§ DATA UNDER STUDY:
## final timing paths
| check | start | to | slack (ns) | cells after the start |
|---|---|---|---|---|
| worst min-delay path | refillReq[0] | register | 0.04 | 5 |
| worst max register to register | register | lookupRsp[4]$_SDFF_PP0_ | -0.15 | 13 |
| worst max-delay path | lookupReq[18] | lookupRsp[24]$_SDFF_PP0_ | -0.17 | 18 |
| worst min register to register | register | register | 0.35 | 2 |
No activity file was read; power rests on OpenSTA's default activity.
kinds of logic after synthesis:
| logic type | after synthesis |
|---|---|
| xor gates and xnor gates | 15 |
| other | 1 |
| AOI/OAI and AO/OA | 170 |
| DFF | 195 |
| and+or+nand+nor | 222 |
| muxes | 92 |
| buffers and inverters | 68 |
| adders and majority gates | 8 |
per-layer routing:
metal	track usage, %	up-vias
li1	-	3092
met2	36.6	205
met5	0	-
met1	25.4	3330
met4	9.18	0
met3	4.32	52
<file path="config.mk">
export PLATFORM = sky130hd
export DESIGN_NAME = isp_loader
export DESIGN_NICKNAME = d
export VERILOG_FILES = /design/src/isp_pkg.sv /design/src/isp_uart_if.sv /design/src/isp_hex.sv /design/src/isp_loader.sv /design/src/isp_uart.sv
export SDC_FILE = /design/constraint.sdc
export NUM_CORES = 1
export LEC_CHECK = 0
export ABC_AREA = 1
export BUFFER_PORTS_ARGS = -buffer_cell sky130_fd_sc_hd__buf_2
export CAP_MARGIN = 20
export CORE_UTILIZATION = 62
export CTS_CLUSTER_SIZE = 8
export DETAILED_ROUTE_END_ITERATION = 16
export PLACE_DENSITY = 0.91
export SLEW_MARGIN = 20
export SYNTH_ARGS = -nofsm -noshare
export SYNTH_HDL_FRONTEND = slang
export SYNTH_HIERARCHICAL = 1
export SYNTH_SLANG_ARGS = --single-unit
</file>
<file path="constraint.sdc">
create_clock -name CLOCK -period 3.3 [get_ports CLOCK]
set_input_delay 0.165 -clock CLOCK [delete_from_list [all_inputs] [get_ports CLOCK]]
set_output_delay 0.165 -clock CLOCK [all_outputs]
set_load 0.02 [all_outputs]
</file>
<file path="src/isp_pkg.sv">
// Purpose: shared constants for the boot-select and serial loader block
// Assumes: 25 MHz system clock, 8N1 serial framing
// Notes: ascii codes and record types live here
package isp_pkg;
  localparam int CLK_HZ = 25000000;
  localparam logic [15:0] BLOCK1_BASE = 16'h2000;
  localparam logic [15:0] BLOCK2_BASE = 16'h4000;
  localparam logic [15:0] BLOCK3_BASE = 16'h8000;
  localparam logic [15:0] BLOCK4_BASE = 16'hc000;
  localparam logic [15:0] BOOTROM_BASE = 16'hfc00;
  localparam logic [7:0] BOOT_VECTOR_RESET = 8'hfc;
  localparam logic [7:0] STATUS_RESET = 8'hff;
  localparam logic [7:0] START_LOW = 8'h00;
  localparam logic [7:0] CH_U = 8'h55;
  localparam logic [7:0] CH_COLON = 8'h3a;
  localparam logic [7:0] CH_DOT = 8'h2e;
  localparam logic [7:0] CH_X = 8'h58;
  localparam logic [7:0] CH_R = 8'h52;
  localparam logic [7:0] REC_DATA = 8'h00;
  localparam logic [7:0] REC_EOF = 8'h01;
  localparam logic [7:0] REC_OSC = 8'h02;
  localparam logic [7:0] REC_WRITE = 8'h03;
  localparam logic [7:0] REC_DISPLAY = 8'h04;
  localparam logic [7:0] SUB_ERASE_BV = 8'h04;
  localparam logic [7:0] SUB_PROG_BV = 8'h06;
  localparam int MAX_DATA = 16;
  localparam int HDR_BYTES = 4;
  localparam int BAUD_W = 16;
endpackage

</file>
<file path="src/isp_uart_if.sv">
// Purpose: byte carrier between loader core and serial engine
// Assumes: single clock
// Notes: rx_valid is a one-cycle pulse
`timescale 1ns/1ps
interface isp_uart_if;
  logic [7:0] rx_data;
  logic rx_valid;
  logic [7:0] tx_data;
  logic tx_start;
  logic tx_busy;
  logic [15:0] bit_cycles;
  logic baud_locked;
  modport serial (output rx_data, rx_valid, tx_busy, bit_cycles, baud_locked,
                  input tx_data, tx_start);
  modport core (input rx_data, rx_valid, tx_busy, bit_cycles, baud_locked,
                output tx_data, tx_start);
endinterface
</file>
<file path="src/isp_hex.sv">
// Purpose: ascii hex digit to nibble
// Assumes: upper or lower case digits
// Notes: bad flags any non-hex character
`timescale 1ns/1ps
module isp_hex (
  input wire logic [7:0] ch,
  output logic [3:0] nib,
  output logic bad
);
  always_comb begin
    bad = 1'b0;
    nib = 4'h0;
    if (ch >= 8'h30 && ch <= 8'h39) nib = 4'(ch - 8'h30);
    else if (ch >= 8'h41 && ch <= 8'h46) nib = 4'(ch - 8'h37);
    else if (ch >= 8'h61 && ch <= 8'h66) nib = 4'(ch - 8'h57);
    else bad = 1'b1;
  end
endmodule

</file>
<file path="src/isp_loader.sv">
// Purpose: boot start selection, fetch overlay and serial hex loader
// Assumes: flash array lives outside; this block issues program strobes
// Notes: one record buffered at a time
// Operation
// - program flash split into two 8k blocks then three 16k blocks.
// - enabled boot ROM overlays fetches from FC00 to FFFF.
// - external-access strap low sends all fetches to external memory.
// - zero status byte at reset release starts at 0000.
// - nonzero status byte starts at boot vector high byte, 00 low.
// - boot vector defaults to FC, entering the loader at FC00.
// - erasing status byte or boot vector clears both.
// - pin strap combination at reset forces loader entry.
// - host sends U; loader times one bit to set baud.
// - every received character is echoed.
// - after baud setup only colon-led hex records are parsed.
// - records carry at most sixteen data bytes.
// - type 00 programs data, 01 ends file, others are commands.
// - record buffered with running checksum; acted on only when complete.
// - checksum mismatch sends X and skips the command.
// - successful record answered with a period.
// - data record with a failed byte answers R instead.
// - oscillator record byte is whole megahertz for pulse timing.
`timescale 1ns/1ps
module isp_loader
  import isp_pkg::*;
#(
  parameter int DATA_MAX = MAX_DATA
)(
  input wire logic CLOCK,
  input wire logic RSTN,
  input wire logic RXD,
  output logic TXD,
  input wire logic PROGRAM_FETCH_STROBE_N,
  input wire logic UPPER_PORT_BIT_SEVEN,
  input wire logic UPPER_PORT_BIT_SIX,
  input wire logic EXTERNAL_ACCESS_STRAP,
  input wire logic ADDRESS_LATCH,
  input wire logic BOOT_ROM_ENABLE,
  input wire logic [15:0] FETCH_ADDR,
  output logic [15:0] START_ADDR,
  output logic FETCH_BOOT_ROM,
  output logic FETCH_EXTERNAL,
  output logic [2:0] FETCH_BLOCK,
  output logic PROG_STROBE,
  output logic [15:0] PROG_ADDR,
  output logic [7:0] PROG_DATA,
  input wire logic PROG_DONE,
  input wire logic PROG_OK,
  output logic [7:0] OSC_MHZ,
  output logic [7:0] STATUS_BYTE,
  output logic [7:0] BOOT_VECTOR
);
  if (DATA_MAX < 1 || DATA_MAX > 16) begin : g_bad_max
    $error("DATA_MAX out of range");
  end
  typedef enum logic [2:0] {
    S_IDLE = 3'b000, S_HI = 3'b001, S_LO = 3'b011, S_EXEC = 3'b010,
    S_PROG = 3'b110, S_WAIT = 3'b111, S_REPLY = 3'b101
  } state_t;
  isp_uart_if u();
  isp_uart ser (.clock(CLOCK), .rstn(RSTN), .rxd(RXD), .txd(TXD), .u(u));
  logic [3:0] nib;
  logic hexbad;
  isp_hex hx (.ch(u.rx_data), .nib(nib), .bad(hexbad));
  logic [7:0] buf_q [0:DATA_MAX+HDR_BYTES];
  logic [7:0] buf_d [0:DATA_MAX+HDR_BYTES];
  state_t st_q, st_d;
  logic [4:0] idx_q, idx_d, pidx_q, pidx_d;
  logic [3:0] hi_q, hi_d;
  logic [7:0] sum_q, sum_d, stat_d, bv_d, osc_q, osc_d, reply_q, reply_d;
  // nonvolatile bytes survive reset; power-up value is factory default
  logic [7:0] stat_q = STATUS_RESET;
  logic [7:0] bv_q = BOOT_VECTOR_RESET;
  logic fail_q, fail_d, echo_q, echo_d, pend_q, pend_d, strobe_q, strobe_d;
  logic [15:0] start_q, start_d, paddr_q, paddr_d;
  logic [7:0] pdata_q, pdata_d;
  logic rst_seen_q, rom_q, ext_q;
  logic [2:0] blk_q;
  logic [7:0] bytev, cnt;
  logic strap_force;
  assign bytev = {hi_q, nib};
  assign cnt = buf_q[0];
  assign strap_force = !PROGRAM_FETCH_STROBE_N && UPPER_PORT_BIT_SEVEN && UPPER_PORT_BIT_SIX
                       && EXTERNAL_ACCESS_STRAP && ADDRESS_LATCH;
  always_comb begin
    stat_d = stat_q; bv_d = bv_q; start_d = start_q;
    // start address chosen once, at the first edge after reset release
    if (!rst_seen_q) begin
      if (stat_q == 8'h00 && !strap_force) start_d = 16'h0000;
      else start_d = {bv_q, START_LOW};
    end
    st_d = st_q; idx_d = idx_q; hi_d = hi_q; sum_d = sum_q; fail_d = fail_q;
    osc_d = osc_q; reply_d = reply_q; pidx_d = pidx_q; strobe_d = 1'b0;
    paddr_d = paddr_q; pdata_d = pdata_q;
    buf_d = buf_q;
    echo_d = echo_q; pend_d = pend_q;
    // echo takes the transmitter first; replies wait behind it
    if (u.rx_valid) echo_d = 1'b1;
    else if (echo_q && !u.tx_busy) echo_d = 1'b0;
    if (u.rx_valid && u.rx_data == CH_COLON && st_q != S_PROG && st_q != S_WAIT) begin
      st_d = S_HI; idx_d = 5'd0; sum_d = 8'h00; fail_d = 1'b0;
    end else begin
      case (st_q)
        S_IDLE: ; // non-colon characters dropped
        S_HI: if (u.rx_valid) begin
          if (hexbad) st_d = S_IDLE;
          else begin
            hi_d = nib; st_d = S_LO;
          end
        end
        S_LO: if (u.rx_valid) begin
          if (hexbad) st_d = S_IDLE;
          else begin
            buf_d[idx_q] = bytev;
            sum_d = sum_q + bytev;
            idx_d = idx_q + 5'd1;
            st_d = S_HI;
            if (idx_q == 5'd0 && bytev > 8'(DATA_MAX)) st_d = S_IDLE;
            else if (idx_q != 5'd0 && {3'b000, idx_q} == cnt + 8'(HDR_BYTES)) st_d = S_EXEC;
          end
        end
        S_EXEC: begin
          // whole record in hand before anything acts
          if (sum_q != 8'h00) begin
            reply_d = CH_X; st_d = S_REPLY;
          end else begin
            reply_d = CH_DOT; st_d = S_REPLY;
            case (buf_q[3])
              REC_DATA: begin
                pidx_d = 5'd0; st_d = (cnt == 8'h00) ? S_REPLY : S_PROG;
              end
              REC_EOF: ;
              REC_OSC: osc_d = buf_q[4];
              REC_WRITE: begin
                if (buf_q[4] == SUB_ERASE_BV) begin
                  stat_d = 8'h00; bv_d = 8'h00; // erased together
                end else if (buf_q[4] == SUB_PROG_BV) begin
                  if (buf_q[5] == 8'h00) stat_d = buf_q[6];
                  else bv_d = buf_q[6];
                end
              end
              default: ; // display and others not handled here
            endcase
          end
        end
        S_PROG: begin
          paddr_d = {buf_q[1], buf_q[2]} + 16'(pidx_q);
          pdata_d = buf_q[5'd4 + pidx_q];
          strobe_d = 1'b1;
          st_d = S_WAIT;
        end
        S_WAIT: if (PROG_DONE) begin
          if (!PROG_OK) fail_d = 1'b1;
          pidx_d = pidx_q + 5'd1;
          st_d = ({3'b000, pidx_q} + 8'h01 == cnt) ? S_REPLY : S_PROG;
        end
        S_REPLY: begin
          if (fail_q) reply_d = CH_R;
          pend_d = 1'b1;
          st_d = S_IDLE;
        end
        default: st_d = S_IDLE;
      endcase
    end
    if (pend_q && !echo_q && !u.tx_busy && !u.rx_valid) pend_d = 1'b0;
  end
  always_comb begin
    u.tx_start = 1'b0;
    u.tx_data = u.rx_data;
    if (echo_q && !u.tx_busy) u.tx_start = 1'b1;
    else if (pend_q && !u.tx_busy && !u.rx_valid) begin
      u.tx_start = 1'b1; u.tx_data = reply_q;
    end
  end
  always_ff @(posedge CLOCK) begin
    if (!RSTN) begin
      st_q <= S_IDLE; idx_q <= 5'd0; hi_q <= 4'h0; sum_q <= 8'h00; fail_q <= 1'b0;
      osc_q <= 8'h00; reply_q <= CH_DOT; pidx_q <= 5'd0; strobe_q <= 1'b0;
      paddr_q <= 16'h0000; pdata_q <= 8'h00; echo_q <= 1'b0; pend_q <= 1'b0;
      start_q <= 16'h0000; rst_seen_q <= 1'b0;
      for (int i = 0; i <= DATA_MAX + HDR_BYTES; i++) buf_q[i] <= 8'h00;
    end else begin
      st_q <= st_d; idx_q <= idx_d; hi_q <= hi_d; sum_q <= sum_d; fail_q <= fail_d;
      osc_q <= osc_d; reply_q <= reply_d; pidx_q <= pidx_d; strobe_q <= strobe_d;
      paddr_q <= paddr_d; pdata_q <= pdata_d; echo_q <= echo_d; pend_q <= pend_d;
      start_q <= start_d; rst_seen_q <= 1'b1;
      buf_q <= buf_d;
    end
  end
  always_ff @(posedge CLOCK) begin
    stat_q <= stat_d;
    bv_q <= bv_d;
  end
  // fetch decode
  always_ff @(posedge CLOCK) begin
    if (!RSTN) begin
      rom_q <= 1'b0; ext_q <= 1'b0; blk_q <= 3'd0;
    end else begin
      ext_q <= !EXTERNAL_ACCESS_STRAP;
      rom_q <= EXTERNAL_ACCESS_STRAP && BOOT_ROM_ENABLE && FETCH_ADDR >= BOOTROM_BASE;
      if (FETCH_ADDR < BLOCK1_BASE) blk_q <= 3'd0;
      else if (FETCH_ADDR < BLOCK2_BASE) blk_q <= 3'd1;
      else if (FETCH_ADDR < BLOCK3_BASE) blk_q <= 3'd2;
      else if (FETCH_ADDR < BLOCK4_BASE) blk_q <= 3'd3;
      else blk_q <= 3'd4;
    end
  end
  assign START_ADDR = start_q;
  assign FETCH_BOOT_ROM = rom_q;
  assign FETCH_EXTERNAL = ext_q;
  assign FETCH_BLOCK = blk_q;
  assign PROG_STROBE = strobe_q;
  assign PROG_ADDR = paddr_q;
  assign PROG_DATA = pdata_q;
  assign OSC_MHZ = osc_q;
  assign STATUS_BYTE = stat_q;
  assign BOOT_VECTOR = bv_q;
  start_sel_a: assert property (@(posedge CLOCK) disable iff (!RSTN)
    !$past(rst_seen_q) && rst_seen_q && $past(stat_q) == 8'h00 && !$past(strap_force)
    |-> start_q == 16'h0000) else $error("start address not zero");
  vector_sel_a: assert property (@(posedge CLOCK) disable iff (!RSTN)
    !$past(rst_seen_q) && rst_seen_q && ($past(stat_q) != 8'h00 || $past(strap_force))
    |-> start_q == {$past(bv_q), 8'h00}) else $error("start address not vector");
  bad_sum_a: assert property (@(posedge CLOCK) disable iff (!RSTN)
    st_q == S_EXEC && sum_q != 8'h00 |=> st_q == S_REPLY && reply_q == CH_X && !strobe_q)
    else $error("bad checksum not refused");
  prog_fail_a: assert property (@(posedge CLOCK) disable iff (!RSTN)
    st_q == S_WAIT && PROG_DONE && !PROG_OK |=> fail_q) else $error("fail lost");
  erase_pair_a: assert property (@(posedge CLOCK) disable iff (!RSTN)
    st_q == S_EXEC && sum_q == 8'h00 && buf_q[3] == REC_WRITE && buf_q[4] == SUB_ERASE_BV
    |=> stat_q == 8'h00 && bv_q == 8'h00) else $error("erase not paired");
  colon_restart_a: assert property (@(posedge CLOCK) disable iff (!RSTN)
    u.rx_valid && u.rx_data == CH_COLON && st_q inside {S_IDLE, S_HI, S_LO}
    |=> st_q == S_HI && idx_q == 5'd0 && sum_q == 8'h00) else $error("no restart");
  echo_out_a: assert property (@(posedge CLOCK) disable iff (!RSTN)
    u.rx_valid |=> echo_q) else $error("echo missed");
  overlay_map_a: assert property (@(posedge CLOCK) disable iff (!RSTN)
    EXTERNAL_ACCESS_STRAP && BOOT_ROM_ENABLE && FETCH_ADDR[15:10] == 6'h3f |=> rom_q)
    else $error("overlay missing");
endmodule

</file>
<file path="src/isp_uart.sv">
// Purpose: autobaud receiver and transmitter
// Assumes: idle-high serial line, 8N1
// Notes: bit time measured on the start bit of the first character
`timescale 1ns/1ps
module isp_uart
  import isp_pkg::*;
(
  input wire logic clock,
  input wire logic rstn,
  input wire logic rxd,
  output logic txd,
  isp_uart_if.serial u
);
  logic [15:0] bit_q, bit_d, rcnt_q, rcnt_d, tcnt_q, tcnt_d;
  logic lock_q, lock_d, rbusy_q, rbusy_d, tbusy_q, tbusy_d, rxp_q;
  logic [3:0] ridx_q, ridx_d, tidx_q, tidx_d;
  logic [7:0] rsh_q, rsh_d;
  logic [9:0] tsh_q, tsh_d;
  logic rv_q, rv_d, txd_q, txd_d;
  always_comb begin
    bit_d = bit_q; lock_d = lock_q; rcnt_d = rcnt_q; rbusy_d = rbusy_q;
    ridx_d = ridx_q; rsh_d = rsh_q; rv_d = 1'b0;
    tcnt_d = tcnt_q; tbusy_d = tbusy_q; tidx_d = tidx_q; tsh_d = tsh_q; txd_d = txd_q;
    if (!lock_q) begin
      // start bit of 'U' is one low bit; its width sets the rate
      if (!rxd) rcnt_d = rcnt_q + 16'h0001;
      else if (rxp_q == 1'b0 && rcnt_q != 16'h0000) begin
        bit_d = rcnt_q;
        lock_d = 1'b1;
        // already inside data bit 0; half a bit lands the first sample mid-bit
        rcnt_d = {1'b0, rcnt_q[15:1]};
        rbusy_d = 1'b1;
        ridx_d = 4'h1;
      end
    end else if (!rbusy_q) begin
      if (!rxd) begin
        rbusy_d = 1'b1; ridx_d = 4'h0; rcnt_d = {1'b0, bit_q[15:1]};
      end
    end else if (rcnt_q >= bit_q - 16'h0001) begin
      rcnt_d = 16'h0000;
      ridx_d = ridx_q + 4'h1;
      if (ridx_q >= 4'h1 && ridx_q <= 4'h8) rsh_d = {rxd, rsh_q[7:1]};
      if (ridx_q == 4'h9) begin
        rbusy_d = 1'b0; rv_d = 1'b1;
      end
    end else rcnt_d = rcnt_q + 16'h0001;
    if (!tbusy_q) begin
      if (u.tx_start && lock_q) begin
        tbusy_d = 1'b1; tsh_d = {1'b1, u.tx_data, 1'b0}; tidx_d = 4'h0; tcnt_d = 16'h0000;
      end
    end else if (tcnt_q == 16'h0000) begin
      // reload one short so a bit lasts exactly the measured count
      txd_d = tsh_q[0]; tsh_d = {1'b1, tsh_q[9:1]}; tcnt_d = bit_q - 16'h0001;
      tidx_d = tidx_q + 4'h1;
      if (tidx_q == 4'ha) begin
        tbusy_d = 1'b0; txd_d = 1'b1;
      end
    end else tcnt_d = tcnt_q - 16'h0001;
  end
  always_ff @(posedge clock) begin
    if (!rstn) begin
      bit_q <= 16'h0000; lock_q <= 1'b0; rcnt_q <= 16'h0000; rbusy_q <= 1'b0;
      ridx_q <= 4'h0; rsh_q <= 8'h00; rv_q <= 1'b0; rxp_q <= 1'b1;
      tcnt_q <= 16'h0000; tbusy_q <= 1'b0; tidx_q <= 4'h0; tsh_q <= 10'h3ff; txd_q <= 1'b1;
    end else begin
      bit_q <= bit_d; lock_q <= lock_d; rcnt_q <= rcnt_d; rbusy_q <= rbusy_d;
      ridx_q <= ridx_d; rsh_q <= rsh_d; rv_q <= rv_d; rxp_q <= rxd;
      tcnt_q <= tcnt_d; tbusy_q <= tbusy_d; tidx_q <= tidx_d; tsh_q <= tsh_d; txd_q <= txd_d;
    end
  end
  assign txd = txd_q;
  assign u.rx_data = rsh_q;
  assign u.rx_valid = rv_q;
  // registered only: start is built from busy, so feeding it back would loop
  assign u.tx_busy = tbusy_q;
  assign u.bit_cycles = bit_q;
  assign u.baud_locked = lock_q;
endmodule

</file>
==> results of run 1 <==
## logic make-up (layout without fill, tap and decap cells)
group | count (synthesis) | in the layout | synth area share (%)
adders and majority gates | 51 | 51 | 3.63
muxes | 1 | 1 | 0.0626
and+or+nand+nor | 1161 | 1161 | 27.8
xor gates and xnor gates | 42 | 42 | 2.04
AOI/OAI and AO/OA | 636 | 636 | 18.8
buffers and inverters | 393 | 439 | 8.69
DFF | 342 | 342 | 38.9
other | 1 | 8 | 0.0208
## final cells by class
cell class	instances	area, µm²	share of cell area, %
Clock buffer	54	1230	6.17
Timing Repair Buffer	116	726	3.63
Inverter	266	1000	5.01
Clock inverter	3	76.3	0.382
Multi-Input combinational cell	1899	9460	47.3
Tap cell	378	473	2.37
Sequential cell	342	7010	35.1
## power by group
group	internal [mW]	total (mW)	switching (mW)	leakage [nW]
sequential	4.22	4.30	0.0822	2.75
clock	2.61	4.40	1.78	0.634
combinational	0.234	0.705	0.471	5.32
## layer usage
layer	part of all wire (%)	GRT usage, %	vias up
li1	-	-	8703
met1	38	40.9	8440
met2	46	58.4	1041
met3	9.9	6.48	235
met4	5.2	19.5	0
met5	0	0	-
## cell usage after synthesis, drive strengths merged, types with 3 or more instances
library cell,count,area share [%]
nand4,23,0.88
o22ai,8,0.28
ha,49,3.4
and2,3,0.10
nand2,430,9.3
edfxtp,16,2.7
nor3,42,1.5
a21oi,233,6.5
inv,259,5.4
xor2,34,1.7
o21ai,326,9.1
xnor2,8,0.39
nand3b,3,0.13
clkbuf,80,1.7
dfxtp,326,36
o211ai,45,1.9
nand3,160,4.7
nor2,486,11
nor4,9,0.38
o221ai,9,0.44
clkinv,7,0.15
buf,47,1.5
a31oi,6,0.21
a211oi,3,0.13
## worst paths after layout
check | to | start | depth (start not counted) | slack [ns]
hold reg to reg | buf_q[12]$_SDFFE_PN0P_ | buf_q[12]$_SDFFE_PN0P_ | 2 | 0.45
setup reg to reg | buf_q[135]$_SDFFE_PN0P_ | ser/u.rx_data[1]$_SDFFE_PN0P_ | 16 | 0.18
setup / recovery | buf_q[135]$_SDFFE_PN0P_ | ser/u.rx_data[1]$_SDFFE_PN0P_ | 16 | 0.18
hold / removal | fail_q$_SDFFE_PP0P_ | PROG_DONE | 4 | 0.05
## tightest hold or removal path, delay by kind of cell
family | cells | cell delay [ns]
simple gates | 3 | 0.26
buf+inv | 1 | 0.12
## sequential cells by signal, indices dropped and copies added, names as in the netlist, 9 cells and up
name / count
buf_q: 160
PROG_ADDR: 16
ser/rcnt_q: 16
ser/tcnt_q: 16
ser/u.bit_cycles: 16
ser/tsh_q: 9
## timing repair
item | in CTS | in global routing
hold buffers | 10 | 0
endpoints found under the hold margin | 7 | 0
setup endpoints to repair | 0 | 0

§ WORK ORDER: Please print, exactly and with nothing else, the lines from the first line of the entries through the line containing "-0.15 | 13 |".

§ RESPONSE TO THE TASK:
## final timing paths
| check | start | to | slack (ns) | cells after the start |
|---|---|---|---|---|
| worst min-delay path | refillReq[0] | register | 0.04 | 5 |
| worst max register to register | register | lookupRsp[4]$_SDFF_PP0_ | -0.15 | 13 |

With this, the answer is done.